Personal information
- Born: 12 January 2001 (age 25) Oskarshamn Municipality, Sweden

Sport
- Country: Sweden
- Sport: Para alpine skiing
- Disability: Klippel–Trénaunay syndrome
- Disability class: LW4

Medal record
Women's Para alpine skiing
Representing Sweden
| Event | 1st | 2nd | 3rd |
| Paralympic Games | 5 | 0 | 2 |
| World Championships | 8 | 0 | 0 |
| Total | 13 | 0 | 2 |
Paralympic Games
| Gold medal – first place | 2022 Beijing | Super combined standing |
| Gold medal – first place | 2022 Beijing | Slalom standing |
| Gold medal – first place | 2026 Milano Cortina | Downhill standing |
| Gold medal – first place | 2026 Milano Cortina | Super combined standing |
| Gold medal – first place | 2026 Milano Cortina | Giant slalom standing |
| Bronze medal – third place | 2022 Beijing | Downhill standing |
| Bronze medal – third place | 2026 Milano Cortina | Super-G standing |
World Championships
| Gold medal – first place | 2021 Lillehammer | Slalom standing |
| Gold medal – first place | 2021 Lillehammer | Parallel event |
| Gold medal – first place | 2023 Lleida | Super-G standing |
| Gold medal – first place | 2023 Lleida | Slalom standing |
| Gold medal – first place | 2023 Lleida | Giant slalom standing |
| Gold medal – first place | 2023 Lleida | Alpine combined standing |
| Gold medal – first place | 2025 Maribor | Giant slalom standing |
| Gold medal – first place | 2025 Maribor | Slalom standing |

= Ebba Årsjö =

Swedish Para alpine skier (born 2001)

Ebba Årsjö (born 12 January 2001) is a Swedish Para alpine skier. She is a five-time Paralympic gold medalist.

==Career==
Årsjö competed at the 2021 World Para Snow Sports Championships where she won gold medals in the slalom, and parallel event.
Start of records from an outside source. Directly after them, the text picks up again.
`config.mk`:
```
export PLATFORM = sky130hd
export DESIGN_NAME = tcg_channel
export DESIGN_NICKNAME = d
export VERILOG_FILES = /design/src/rtl/tcg_pkg.sv /design/src/rtl/tcg_event_sel.sv /design/src/rtl/tcg_gate.sv /design/src/rtl/tcg_counter.sv /design/src/rtl/tcg_channel.sv
export SDC_FILE = /design/constraint.sdc
export NUM_CORES = 1
export LEC_CHECK = 0
export ABC_CLOCK_PERIOD_IN_PS = 4780
export BUFFER_PORTS_ARGS = -buffer_cell sky130_fd_sc_hd__buf_2
export CAP_MARGIN = 10
export CORE_ASPECT_RATIO = 1.4
export CORE_MARGIN = 5
export CORE_UTILIZATION = 49
export CTS_CLUSTER_SIZE = 30
export DETAILED_ROUTE_END_ITERATION = 12
export PLACE_DENSITY = 0.84
export SYNTH_ARGS = -nofsm -noshare
export SYNTH_HDL_FRONTEND = slang
export SYNTH_HIERARCHICAL = 1
export SYNTH_SLANG_ARGS = --single-unit
```
`constraint.sdc`:
```
create_clock -name clk -period 4.78 [get_ports clk]
set_input_delay 0.239 -clock clk [delete_from_list [all_inputs] [get_ports clk]]
set_output_delay 0.239 -clock clk [all_outputs]
set_load 0.005 [all_outputs]
```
She competed at the 2022 Winter Paralympics and won gold medals in the super combined and slalom standing events. She also won the bronze medal in the downhill standing event. In 2022, she received the Victoria Award.

On 9 November 2022, she announced she would no longer compete in downhill skiing.

During the 2023–24 FIS Para Alpine Ski World Cup she won the overall crystal globe.

She competed at the 2026 Winter Paralympics and won a gold medal in the downhill standing event with a time of 1:22.00. She also won a bronze medal in the super-G standing event with a time of 1:17.64. She then went on to win a further two gold medals in the giant slalom and super combined.

==Personal life==
She was born with Klippel–Trénaunay syndrome which resulted in muscle reduction in her right leg.

Årsjö's uncle, Johannes Årsjö, is a former strongman.